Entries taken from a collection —
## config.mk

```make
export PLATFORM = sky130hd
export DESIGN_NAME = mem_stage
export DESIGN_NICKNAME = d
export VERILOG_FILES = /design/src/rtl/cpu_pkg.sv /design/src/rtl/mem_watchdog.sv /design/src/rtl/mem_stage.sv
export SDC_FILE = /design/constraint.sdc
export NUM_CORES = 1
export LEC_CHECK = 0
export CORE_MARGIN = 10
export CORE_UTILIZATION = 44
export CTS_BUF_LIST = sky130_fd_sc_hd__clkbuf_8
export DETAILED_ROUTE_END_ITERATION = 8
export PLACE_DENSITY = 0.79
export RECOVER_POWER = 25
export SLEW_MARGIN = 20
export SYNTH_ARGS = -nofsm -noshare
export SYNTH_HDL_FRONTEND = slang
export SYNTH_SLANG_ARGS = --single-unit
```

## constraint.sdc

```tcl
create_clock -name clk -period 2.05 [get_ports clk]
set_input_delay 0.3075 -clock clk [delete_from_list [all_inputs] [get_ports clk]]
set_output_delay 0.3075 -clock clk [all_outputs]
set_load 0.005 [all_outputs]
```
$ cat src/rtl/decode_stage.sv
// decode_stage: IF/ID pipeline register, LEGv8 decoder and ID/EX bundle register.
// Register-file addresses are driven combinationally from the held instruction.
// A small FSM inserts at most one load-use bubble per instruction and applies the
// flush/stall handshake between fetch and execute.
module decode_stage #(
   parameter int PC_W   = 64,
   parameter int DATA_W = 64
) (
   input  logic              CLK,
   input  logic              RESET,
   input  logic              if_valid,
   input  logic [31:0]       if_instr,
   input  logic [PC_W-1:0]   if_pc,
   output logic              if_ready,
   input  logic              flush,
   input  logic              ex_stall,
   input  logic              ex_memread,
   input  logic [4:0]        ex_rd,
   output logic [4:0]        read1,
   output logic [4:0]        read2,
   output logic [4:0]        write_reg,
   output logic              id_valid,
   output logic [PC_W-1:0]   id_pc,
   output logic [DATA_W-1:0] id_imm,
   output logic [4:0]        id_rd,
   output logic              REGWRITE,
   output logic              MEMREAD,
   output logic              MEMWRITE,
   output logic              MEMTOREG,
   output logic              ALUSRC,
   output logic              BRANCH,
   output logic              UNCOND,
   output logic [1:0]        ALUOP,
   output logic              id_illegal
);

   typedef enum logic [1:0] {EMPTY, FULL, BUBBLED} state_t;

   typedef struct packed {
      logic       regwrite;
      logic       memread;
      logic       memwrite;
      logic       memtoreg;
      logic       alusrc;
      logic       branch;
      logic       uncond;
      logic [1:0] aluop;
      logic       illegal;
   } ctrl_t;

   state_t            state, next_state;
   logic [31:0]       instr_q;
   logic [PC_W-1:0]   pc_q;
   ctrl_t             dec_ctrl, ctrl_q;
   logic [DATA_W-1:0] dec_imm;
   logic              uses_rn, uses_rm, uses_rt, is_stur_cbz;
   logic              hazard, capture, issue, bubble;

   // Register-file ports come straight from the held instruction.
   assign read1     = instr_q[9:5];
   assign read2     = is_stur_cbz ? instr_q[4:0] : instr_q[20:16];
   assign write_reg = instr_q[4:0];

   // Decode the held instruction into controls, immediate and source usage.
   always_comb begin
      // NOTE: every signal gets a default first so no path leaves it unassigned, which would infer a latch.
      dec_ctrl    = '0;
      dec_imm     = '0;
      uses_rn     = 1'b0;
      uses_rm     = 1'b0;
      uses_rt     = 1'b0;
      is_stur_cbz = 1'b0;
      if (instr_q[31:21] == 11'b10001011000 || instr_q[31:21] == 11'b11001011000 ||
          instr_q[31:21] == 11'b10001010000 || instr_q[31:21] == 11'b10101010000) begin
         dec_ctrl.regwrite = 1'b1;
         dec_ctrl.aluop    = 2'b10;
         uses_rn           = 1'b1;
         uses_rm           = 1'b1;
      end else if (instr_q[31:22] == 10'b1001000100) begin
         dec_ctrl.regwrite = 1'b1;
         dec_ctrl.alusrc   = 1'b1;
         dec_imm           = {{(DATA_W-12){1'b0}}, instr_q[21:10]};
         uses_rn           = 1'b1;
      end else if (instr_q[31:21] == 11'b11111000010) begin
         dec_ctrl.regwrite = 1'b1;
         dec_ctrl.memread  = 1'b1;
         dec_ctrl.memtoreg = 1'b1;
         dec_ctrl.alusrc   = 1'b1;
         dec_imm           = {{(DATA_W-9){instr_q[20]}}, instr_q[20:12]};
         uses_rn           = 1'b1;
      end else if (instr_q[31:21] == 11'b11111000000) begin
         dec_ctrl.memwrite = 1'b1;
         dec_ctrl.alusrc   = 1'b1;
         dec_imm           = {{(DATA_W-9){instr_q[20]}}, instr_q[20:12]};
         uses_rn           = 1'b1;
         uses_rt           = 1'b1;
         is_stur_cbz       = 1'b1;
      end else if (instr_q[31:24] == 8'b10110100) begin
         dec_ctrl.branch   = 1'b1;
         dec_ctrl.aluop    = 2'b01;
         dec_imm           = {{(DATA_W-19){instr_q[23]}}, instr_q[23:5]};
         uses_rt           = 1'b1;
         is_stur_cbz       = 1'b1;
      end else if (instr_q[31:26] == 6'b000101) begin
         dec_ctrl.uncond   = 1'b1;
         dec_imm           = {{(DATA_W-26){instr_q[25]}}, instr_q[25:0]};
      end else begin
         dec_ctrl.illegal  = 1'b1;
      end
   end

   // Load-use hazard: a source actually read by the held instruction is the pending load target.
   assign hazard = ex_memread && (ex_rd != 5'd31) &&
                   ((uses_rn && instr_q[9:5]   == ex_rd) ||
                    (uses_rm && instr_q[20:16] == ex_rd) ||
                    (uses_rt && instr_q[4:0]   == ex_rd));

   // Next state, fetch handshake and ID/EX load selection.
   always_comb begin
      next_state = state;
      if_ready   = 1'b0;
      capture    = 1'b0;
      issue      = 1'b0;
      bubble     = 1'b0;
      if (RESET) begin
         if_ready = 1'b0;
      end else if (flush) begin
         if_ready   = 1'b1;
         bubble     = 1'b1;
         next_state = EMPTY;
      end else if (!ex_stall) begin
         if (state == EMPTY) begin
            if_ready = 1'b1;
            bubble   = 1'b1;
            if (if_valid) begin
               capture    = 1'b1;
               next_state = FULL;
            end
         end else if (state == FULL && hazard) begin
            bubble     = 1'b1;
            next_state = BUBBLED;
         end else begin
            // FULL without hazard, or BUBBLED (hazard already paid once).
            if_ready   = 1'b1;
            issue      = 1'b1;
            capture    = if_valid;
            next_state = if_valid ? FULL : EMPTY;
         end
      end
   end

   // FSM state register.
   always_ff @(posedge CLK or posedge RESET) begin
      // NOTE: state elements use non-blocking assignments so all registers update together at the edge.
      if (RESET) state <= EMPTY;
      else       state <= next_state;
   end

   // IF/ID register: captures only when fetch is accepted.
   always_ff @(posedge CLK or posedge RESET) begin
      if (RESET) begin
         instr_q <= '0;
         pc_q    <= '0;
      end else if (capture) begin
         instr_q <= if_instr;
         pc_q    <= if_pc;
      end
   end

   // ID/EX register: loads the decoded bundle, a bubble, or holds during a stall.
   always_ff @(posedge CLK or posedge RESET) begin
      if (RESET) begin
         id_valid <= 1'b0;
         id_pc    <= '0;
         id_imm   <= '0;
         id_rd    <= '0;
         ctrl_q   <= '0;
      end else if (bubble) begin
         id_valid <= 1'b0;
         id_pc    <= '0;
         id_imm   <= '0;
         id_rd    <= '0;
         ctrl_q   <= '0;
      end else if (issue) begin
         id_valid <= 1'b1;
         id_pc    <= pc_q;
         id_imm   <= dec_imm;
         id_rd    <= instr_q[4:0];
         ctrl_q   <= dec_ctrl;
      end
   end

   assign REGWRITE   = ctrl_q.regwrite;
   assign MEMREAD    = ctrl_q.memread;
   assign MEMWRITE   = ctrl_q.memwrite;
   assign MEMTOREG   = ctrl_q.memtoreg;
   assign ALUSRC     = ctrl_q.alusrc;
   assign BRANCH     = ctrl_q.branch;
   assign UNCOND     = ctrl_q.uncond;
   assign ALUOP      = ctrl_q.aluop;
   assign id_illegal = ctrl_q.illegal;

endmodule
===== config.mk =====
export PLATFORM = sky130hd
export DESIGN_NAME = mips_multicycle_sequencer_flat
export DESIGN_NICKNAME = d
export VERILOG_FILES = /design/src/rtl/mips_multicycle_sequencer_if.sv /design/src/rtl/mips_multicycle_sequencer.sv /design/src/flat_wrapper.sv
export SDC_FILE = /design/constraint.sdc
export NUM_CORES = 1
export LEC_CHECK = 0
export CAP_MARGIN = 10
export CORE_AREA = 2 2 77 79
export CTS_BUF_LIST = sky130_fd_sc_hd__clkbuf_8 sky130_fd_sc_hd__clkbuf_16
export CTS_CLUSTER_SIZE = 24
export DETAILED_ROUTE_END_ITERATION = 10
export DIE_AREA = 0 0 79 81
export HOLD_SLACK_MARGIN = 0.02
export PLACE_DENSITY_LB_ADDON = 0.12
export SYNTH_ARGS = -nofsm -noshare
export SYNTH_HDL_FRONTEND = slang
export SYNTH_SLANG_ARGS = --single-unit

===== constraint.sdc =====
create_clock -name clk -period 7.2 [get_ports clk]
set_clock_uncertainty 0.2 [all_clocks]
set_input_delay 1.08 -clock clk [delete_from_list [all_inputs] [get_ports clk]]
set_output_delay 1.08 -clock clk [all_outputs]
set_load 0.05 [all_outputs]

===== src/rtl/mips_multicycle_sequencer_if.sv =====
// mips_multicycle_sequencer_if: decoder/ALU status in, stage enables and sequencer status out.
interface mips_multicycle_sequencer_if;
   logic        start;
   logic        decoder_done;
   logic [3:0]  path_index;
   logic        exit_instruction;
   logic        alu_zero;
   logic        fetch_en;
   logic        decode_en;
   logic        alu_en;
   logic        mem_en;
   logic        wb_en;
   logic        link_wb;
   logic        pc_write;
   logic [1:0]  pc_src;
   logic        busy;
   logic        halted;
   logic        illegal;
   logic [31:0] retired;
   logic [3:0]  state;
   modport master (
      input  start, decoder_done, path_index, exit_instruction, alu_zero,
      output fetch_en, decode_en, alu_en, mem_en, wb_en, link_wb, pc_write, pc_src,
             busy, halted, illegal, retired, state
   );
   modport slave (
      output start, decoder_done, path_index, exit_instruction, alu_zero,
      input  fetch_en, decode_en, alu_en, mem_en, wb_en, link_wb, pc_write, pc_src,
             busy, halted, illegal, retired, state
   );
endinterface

Problem to solve —
Repeat the entries above verbatim, but only from the line that has "VERILOG_FILES = /design/src/rtl/mips_multicycle_sequencer_if.sv" down to the line that has "export HOLD_SLACK_MARGIN = 0.02", inclusive.

Result for this task —
export VERILOG_FILES = /design/src/rtl/mips_multicycle_sequencer_if.sv /design/src/rtl/mips_multicycle_sequencer.sv /design/src/flat_wrapper.sv
export SDC_FILE = /design/constraint.sdc
export NUM_CORES = 1
export LEC_CHECK = 0
export CAP_MARGIN = 10
export CORE_AREA = 2 2 77 79
export CTS_BUF_LIST = sky130_fd_sc_hd__clkbuf_8 sky130_fd_sc_hd__clkbuf_16
export CTS_CLUSTER_SIZE = 24
export DETAILED_ROUTE_END_ITERATION = 10
export DIE_AREA = 0 0 79 81
export HOLD_SLACK_MARGIN = 0.02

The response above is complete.